Nous pourrions par exemple imaginer une appli équipant les Français de façon obligatoire, qui détecterait dans leurs paroles l’emploi abusif d’expressions anglaises. A chaque infraction à la langue, le contrevenant recevrait une amende de 5 € automatiquement prélevée. Il ne serait ainsi plus possible de dire “rooftop” ou “business model” dans une phrase sans rester impuni (“rooftop” pourrait d’ailleurs faire l’objet d’une majoration de 5 € supplémentaires).

Je laisse le soin à mon incubateur de start-up de décliner sur ce même modèle des innovations de verbalisation automatique pour les klaxonneurs urbains (un coup de klaxon inutile = une e-contravention), les jardiniers à moteur, les porteurs de tongs sur terrain bitumeux, etc.

Fait accompli

L’actualité économique et numérique nous apprend qu’il faudrait se hâter de développer les réseaux bas débit longue portée dès aujourd’hui si l’on veut supporter le trafic grandissant des objets connectés, « qui seront 38 milliards en 2020 ».

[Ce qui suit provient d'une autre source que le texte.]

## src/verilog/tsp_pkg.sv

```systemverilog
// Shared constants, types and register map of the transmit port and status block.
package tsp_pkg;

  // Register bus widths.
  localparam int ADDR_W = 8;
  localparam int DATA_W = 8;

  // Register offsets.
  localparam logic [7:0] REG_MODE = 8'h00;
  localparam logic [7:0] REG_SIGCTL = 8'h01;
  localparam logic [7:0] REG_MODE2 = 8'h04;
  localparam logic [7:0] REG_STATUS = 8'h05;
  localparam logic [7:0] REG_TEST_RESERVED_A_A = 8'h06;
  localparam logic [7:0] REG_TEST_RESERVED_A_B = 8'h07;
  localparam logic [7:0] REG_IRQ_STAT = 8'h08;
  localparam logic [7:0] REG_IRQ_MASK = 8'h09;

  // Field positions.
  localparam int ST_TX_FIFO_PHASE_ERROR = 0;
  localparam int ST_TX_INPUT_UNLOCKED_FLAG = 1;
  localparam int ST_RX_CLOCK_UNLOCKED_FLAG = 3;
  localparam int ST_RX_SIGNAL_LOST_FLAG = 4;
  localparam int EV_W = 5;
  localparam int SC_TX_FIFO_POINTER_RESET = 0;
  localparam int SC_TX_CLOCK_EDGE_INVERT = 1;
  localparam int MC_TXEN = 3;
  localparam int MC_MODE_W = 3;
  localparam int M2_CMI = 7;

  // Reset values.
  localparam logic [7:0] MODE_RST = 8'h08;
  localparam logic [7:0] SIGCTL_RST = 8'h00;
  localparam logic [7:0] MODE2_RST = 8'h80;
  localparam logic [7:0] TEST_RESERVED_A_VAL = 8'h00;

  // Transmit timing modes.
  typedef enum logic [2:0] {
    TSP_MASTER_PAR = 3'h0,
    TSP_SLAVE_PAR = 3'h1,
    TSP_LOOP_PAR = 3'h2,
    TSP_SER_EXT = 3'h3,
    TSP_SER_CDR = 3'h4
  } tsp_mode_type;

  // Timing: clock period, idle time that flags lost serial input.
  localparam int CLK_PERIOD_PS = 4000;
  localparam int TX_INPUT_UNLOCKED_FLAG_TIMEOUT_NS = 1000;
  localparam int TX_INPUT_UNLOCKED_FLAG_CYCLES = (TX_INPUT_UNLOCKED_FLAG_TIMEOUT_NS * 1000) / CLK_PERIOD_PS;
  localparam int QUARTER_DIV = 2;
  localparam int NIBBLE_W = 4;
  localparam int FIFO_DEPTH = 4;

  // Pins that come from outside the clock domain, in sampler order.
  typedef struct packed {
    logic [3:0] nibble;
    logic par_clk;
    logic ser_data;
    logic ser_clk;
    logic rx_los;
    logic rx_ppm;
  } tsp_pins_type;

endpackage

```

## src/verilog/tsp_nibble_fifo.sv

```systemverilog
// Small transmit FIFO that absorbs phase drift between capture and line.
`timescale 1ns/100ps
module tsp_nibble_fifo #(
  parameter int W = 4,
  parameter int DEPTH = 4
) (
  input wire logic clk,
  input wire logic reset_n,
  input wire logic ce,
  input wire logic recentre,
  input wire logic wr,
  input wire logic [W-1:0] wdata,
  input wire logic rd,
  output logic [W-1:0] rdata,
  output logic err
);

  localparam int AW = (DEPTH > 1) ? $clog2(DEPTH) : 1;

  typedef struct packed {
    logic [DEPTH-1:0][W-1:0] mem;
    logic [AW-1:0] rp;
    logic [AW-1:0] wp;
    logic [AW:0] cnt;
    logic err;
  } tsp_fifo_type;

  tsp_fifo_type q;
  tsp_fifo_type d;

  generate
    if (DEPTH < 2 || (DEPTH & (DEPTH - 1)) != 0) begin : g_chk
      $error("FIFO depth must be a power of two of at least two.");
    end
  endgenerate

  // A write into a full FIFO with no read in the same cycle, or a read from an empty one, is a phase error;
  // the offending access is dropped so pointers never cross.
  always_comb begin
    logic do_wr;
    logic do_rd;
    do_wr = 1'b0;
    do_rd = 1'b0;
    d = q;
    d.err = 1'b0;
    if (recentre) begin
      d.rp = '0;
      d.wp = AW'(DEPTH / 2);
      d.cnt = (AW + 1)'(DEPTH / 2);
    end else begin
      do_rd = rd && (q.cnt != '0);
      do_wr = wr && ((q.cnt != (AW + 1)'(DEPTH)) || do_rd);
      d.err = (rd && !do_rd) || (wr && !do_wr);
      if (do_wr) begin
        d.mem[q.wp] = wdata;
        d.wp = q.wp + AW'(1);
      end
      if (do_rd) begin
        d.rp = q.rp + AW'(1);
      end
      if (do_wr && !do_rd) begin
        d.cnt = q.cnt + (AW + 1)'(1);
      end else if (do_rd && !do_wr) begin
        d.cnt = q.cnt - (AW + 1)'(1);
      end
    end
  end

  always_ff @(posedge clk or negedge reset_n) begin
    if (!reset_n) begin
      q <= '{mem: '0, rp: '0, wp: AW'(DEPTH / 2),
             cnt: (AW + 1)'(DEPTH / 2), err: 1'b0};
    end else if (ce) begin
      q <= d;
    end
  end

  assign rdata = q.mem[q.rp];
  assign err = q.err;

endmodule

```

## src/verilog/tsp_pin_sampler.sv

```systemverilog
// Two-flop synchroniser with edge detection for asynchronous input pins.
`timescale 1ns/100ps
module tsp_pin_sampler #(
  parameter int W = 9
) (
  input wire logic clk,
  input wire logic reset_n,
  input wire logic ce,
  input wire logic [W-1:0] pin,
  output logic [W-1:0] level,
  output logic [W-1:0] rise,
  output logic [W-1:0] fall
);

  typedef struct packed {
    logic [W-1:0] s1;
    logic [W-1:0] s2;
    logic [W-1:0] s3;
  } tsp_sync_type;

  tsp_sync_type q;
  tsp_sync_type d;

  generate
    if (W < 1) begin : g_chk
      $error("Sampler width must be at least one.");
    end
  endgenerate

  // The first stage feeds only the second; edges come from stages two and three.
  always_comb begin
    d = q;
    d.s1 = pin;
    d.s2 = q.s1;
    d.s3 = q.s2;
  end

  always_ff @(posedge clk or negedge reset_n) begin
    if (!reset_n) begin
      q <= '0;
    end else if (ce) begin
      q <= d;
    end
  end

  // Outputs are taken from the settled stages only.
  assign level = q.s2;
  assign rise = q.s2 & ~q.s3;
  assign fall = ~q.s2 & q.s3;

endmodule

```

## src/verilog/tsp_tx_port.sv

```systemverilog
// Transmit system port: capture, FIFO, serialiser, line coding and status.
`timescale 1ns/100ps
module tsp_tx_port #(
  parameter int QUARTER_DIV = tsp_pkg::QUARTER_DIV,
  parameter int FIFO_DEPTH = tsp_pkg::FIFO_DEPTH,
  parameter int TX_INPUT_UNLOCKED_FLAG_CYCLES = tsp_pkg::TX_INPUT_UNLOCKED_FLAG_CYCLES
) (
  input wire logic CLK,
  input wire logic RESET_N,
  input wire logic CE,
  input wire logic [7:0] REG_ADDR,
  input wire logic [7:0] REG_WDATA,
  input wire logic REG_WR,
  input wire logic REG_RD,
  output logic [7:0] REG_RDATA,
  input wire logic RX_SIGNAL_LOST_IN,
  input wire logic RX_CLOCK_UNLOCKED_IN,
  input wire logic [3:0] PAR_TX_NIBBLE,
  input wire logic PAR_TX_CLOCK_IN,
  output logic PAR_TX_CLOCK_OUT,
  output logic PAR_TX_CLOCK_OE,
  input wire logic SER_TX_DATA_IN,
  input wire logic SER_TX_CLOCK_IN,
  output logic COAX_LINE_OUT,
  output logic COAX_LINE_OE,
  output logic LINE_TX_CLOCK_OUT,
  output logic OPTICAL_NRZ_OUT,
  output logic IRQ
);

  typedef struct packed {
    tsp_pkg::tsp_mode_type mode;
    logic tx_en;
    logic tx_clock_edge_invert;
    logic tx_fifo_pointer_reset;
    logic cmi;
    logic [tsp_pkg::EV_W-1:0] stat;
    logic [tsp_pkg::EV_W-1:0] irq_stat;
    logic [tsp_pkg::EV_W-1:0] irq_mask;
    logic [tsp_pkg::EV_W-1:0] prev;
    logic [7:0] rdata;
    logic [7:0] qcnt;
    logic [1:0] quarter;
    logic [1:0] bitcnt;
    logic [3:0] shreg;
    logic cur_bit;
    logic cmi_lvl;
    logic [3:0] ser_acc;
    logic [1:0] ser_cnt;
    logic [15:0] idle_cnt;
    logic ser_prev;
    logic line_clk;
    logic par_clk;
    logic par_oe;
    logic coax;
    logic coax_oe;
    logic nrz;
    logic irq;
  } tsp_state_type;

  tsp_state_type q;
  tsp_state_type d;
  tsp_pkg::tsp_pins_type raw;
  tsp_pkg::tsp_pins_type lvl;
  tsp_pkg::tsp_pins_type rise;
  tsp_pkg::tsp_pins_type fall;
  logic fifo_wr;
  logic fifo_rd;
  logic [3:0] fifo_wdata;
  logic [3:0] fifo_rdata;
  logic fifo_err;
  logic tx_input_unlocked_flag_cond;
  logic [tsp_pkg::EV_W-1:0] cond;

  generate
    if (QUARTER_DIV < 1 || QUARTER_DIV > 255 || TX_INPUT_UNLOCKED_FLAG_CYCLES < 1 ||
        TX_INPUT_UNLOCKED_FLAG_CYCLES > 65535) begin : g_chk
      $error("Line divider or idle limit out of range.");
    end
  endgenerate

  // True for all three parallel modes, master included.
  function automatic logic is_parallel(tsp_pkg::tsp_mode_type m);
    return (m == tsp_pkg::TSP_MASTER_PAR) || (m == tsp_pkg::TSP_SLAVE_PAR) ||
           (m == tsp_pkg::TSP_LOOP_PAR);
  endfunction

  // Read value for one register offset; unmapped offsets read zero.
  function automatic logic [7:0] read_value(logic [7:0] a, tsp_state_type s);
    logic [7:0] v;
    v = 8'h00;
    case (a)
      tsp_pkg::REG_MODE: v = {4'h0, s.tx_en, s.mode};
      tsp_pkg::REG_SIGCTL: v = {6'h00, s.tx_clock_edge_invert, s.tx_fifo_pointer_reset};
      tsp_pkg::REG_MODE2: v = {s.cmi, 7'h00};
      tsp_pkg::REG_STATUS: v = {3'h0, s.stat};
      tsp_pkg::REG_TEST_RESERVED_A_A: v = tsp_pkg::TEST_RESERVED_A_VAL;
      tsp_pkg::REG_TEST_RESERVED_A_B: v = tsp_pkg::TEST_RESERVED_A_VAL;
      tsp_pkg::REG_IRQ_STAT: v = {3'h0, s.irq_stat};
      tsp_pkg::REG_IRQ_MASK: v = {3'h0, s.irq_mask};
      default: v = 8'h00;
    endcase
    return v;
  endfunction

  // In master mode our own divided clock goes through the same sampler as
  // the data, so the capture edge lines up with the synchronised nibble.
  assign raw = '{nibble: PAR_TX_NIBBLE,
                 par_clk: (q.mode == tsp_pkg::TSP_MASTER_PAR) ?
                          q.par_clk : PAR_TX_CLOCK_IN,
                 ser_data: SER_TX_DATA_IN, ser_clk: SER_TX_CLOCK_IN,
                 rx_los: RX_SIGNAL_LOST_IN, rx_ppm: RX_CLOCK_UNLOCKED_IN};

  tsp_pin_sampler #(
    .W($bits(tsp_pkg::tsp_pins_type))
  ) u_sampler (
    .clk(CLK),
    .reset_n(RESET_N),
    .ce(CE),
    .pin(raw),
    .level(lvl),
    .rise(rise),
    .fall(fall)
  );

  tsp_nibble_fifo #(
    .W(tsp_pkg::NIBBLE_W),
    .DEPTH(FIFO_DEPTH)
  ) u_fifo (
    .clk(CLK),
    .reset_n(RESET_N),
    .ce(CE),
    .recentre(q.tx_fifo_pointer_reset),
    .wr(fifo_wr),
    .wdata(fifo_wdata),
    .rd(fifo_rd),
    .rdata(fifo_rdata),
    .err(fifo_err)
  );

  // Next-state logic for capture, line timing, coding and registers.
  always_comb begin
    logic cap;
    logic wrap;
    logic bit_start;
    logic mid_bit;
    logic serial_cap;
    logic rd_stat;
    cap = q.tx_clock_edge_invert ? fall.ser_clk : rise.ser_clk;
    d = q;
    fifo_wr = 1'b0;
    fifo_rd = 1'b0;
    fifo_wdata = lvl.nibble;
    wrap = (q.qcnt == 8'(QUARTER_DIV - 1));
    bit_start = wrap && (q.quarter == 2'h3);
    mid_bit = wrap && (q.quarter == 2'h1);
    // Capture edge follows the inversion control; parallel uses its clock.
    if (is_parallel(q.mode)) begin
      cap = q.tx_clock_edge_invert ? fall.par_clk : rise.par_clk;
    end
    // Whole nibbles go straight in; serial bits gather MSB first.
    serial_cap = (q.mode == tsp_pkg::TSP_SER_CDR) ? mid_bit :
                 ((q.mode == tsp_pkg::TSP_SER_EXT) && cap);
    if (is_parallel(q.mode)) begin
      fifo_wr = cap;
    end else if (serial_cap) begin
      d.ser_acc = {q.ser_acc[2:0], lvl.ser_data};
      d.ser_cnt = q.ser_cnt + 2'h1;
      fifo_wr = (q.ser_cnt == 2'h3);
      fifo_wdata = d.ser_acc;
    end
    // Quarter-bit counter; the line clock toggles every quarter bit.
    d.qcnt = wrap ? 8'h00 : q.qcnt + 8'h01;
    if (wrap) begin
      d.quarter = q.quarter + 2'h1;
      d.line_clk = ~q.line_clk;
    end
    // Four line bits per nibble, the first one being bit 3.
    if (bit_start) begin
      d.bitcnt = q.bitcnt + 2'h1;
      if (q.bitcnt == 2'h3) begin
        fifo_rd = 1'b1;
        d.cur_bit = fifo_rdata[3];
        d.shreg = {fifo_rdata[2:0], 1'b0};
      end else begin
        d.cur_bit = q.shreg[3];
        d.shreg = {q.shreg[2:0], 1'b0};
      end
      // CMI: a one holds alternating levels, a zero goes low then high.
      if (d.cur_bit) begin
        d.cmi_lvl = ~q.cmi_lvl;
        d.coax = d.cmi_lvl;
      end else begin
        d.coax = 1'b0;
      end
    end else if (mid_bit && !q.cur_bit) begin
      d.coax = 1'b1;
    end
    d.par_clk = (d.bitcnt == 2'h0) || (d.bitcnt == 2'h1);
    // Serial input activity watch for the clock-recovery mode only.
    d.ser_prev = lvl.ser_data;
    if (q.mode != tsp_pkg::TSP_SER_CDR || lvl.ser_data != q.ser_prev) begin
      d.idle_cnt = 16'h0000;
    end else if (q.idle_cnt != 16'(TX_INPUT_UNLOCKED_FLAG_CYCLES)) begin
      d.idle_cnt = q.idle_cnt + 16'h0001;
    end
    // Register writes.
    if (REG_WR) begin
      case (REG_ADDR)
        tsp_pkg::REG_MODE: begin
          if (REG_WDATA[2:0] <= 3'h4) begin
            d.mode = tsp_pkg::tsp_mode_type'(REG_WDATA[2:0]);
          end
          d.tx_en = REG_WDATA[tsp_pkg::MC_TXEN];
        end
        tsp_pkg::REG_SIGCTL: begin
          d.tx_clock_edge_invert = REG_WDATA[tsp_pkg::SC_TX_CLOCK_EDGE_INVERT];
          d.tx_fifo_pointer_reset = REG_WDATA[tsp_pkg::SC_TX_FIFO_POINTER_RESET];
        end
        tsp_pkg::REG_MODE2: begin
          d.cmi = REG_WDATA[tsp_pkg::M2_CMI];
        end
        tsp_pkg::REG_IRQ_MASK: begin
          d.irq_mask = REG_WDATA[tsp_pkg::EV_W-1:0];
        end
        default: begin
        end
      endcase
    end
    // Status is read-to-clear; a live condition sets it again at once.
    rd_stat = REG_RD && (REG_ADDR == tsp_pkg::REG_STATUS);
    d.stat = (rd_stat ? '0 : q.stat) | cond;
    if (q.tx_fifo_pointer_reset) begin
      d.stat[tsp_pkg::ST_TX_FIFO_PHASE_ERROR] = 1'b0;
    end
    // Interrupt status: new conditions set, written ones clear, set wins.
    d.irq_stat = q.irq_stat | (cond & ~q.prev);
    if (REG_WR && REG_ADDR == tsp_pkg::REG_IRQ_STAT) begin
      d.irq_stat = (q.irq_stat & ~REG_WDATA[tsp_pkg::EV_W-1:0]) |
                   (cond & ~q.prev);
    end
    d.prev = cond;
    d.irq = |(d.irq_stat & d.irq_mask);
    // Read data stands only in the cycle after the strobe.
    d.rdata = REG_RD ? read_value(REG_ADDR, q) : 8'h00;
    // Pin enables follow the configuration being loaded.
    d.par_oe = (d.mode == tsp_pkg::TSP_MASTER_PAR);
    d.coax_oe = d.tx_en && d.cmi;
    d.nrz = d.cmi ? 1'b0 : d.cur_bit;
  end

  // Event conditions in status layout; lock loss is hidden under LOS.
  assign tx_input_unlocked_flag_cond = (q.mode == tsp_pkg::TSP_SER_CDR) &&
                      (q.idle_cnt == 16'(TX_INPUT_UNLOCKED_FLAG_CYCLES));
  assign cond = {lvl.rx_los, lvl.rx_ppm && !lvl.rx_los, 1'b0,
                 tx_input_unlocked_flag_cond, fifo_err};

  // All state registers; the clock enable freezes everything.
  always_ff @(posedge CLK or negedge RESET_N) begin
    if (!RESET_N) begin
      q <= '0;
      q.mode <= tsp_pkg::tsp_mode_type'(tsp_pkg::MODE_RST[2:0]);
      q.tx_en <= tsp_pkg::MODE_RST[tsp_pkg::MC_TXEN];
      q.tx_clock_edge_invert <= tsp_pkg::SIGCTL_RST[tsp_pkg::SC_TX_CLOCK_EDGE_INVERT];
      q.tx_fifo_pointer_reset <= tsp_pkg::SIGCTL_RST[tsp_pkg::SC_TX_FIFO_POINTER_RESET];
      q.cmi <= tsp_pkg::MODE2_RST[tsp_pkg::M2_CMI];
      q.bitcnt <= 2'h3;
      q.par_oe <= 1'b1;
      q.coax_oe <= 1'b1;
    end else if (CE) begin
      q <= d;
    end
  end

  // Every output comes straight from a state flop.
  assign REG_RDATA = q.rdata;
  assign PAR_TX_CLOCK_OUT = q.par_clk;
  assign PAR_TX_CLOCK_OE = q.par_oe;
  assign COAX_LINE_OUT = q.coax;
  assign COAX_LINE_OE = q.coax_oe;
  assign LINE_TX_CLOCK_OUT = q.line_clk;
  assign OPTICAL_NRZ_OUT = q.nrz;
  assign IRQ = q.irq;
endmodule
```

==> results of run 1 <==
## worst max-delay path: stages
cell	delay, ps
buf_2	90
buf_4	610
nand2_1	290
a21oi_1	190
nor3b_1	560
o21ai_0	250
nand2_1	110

En fonction de l’article qu’on lit, ce 38 milliards devient 80 milliards, ou 115 milliards… Normal : personne ne peut savoir combien il y aura d’objets connectés en 2020.

Le raisonnement, en tout cas, est idiot et revient à dire : « il faut construire une autoroute 4 voies devant chez vous, et vite ! car en 2020, deux millions de véhicules passeront chaque jour ! ». En réalité, il ne peut matériellement pas passer deux millions de véhicules devant chez vous, ni aujourd’hui ni en 2020. A moins qu’on ait construit une autoroute pour cela.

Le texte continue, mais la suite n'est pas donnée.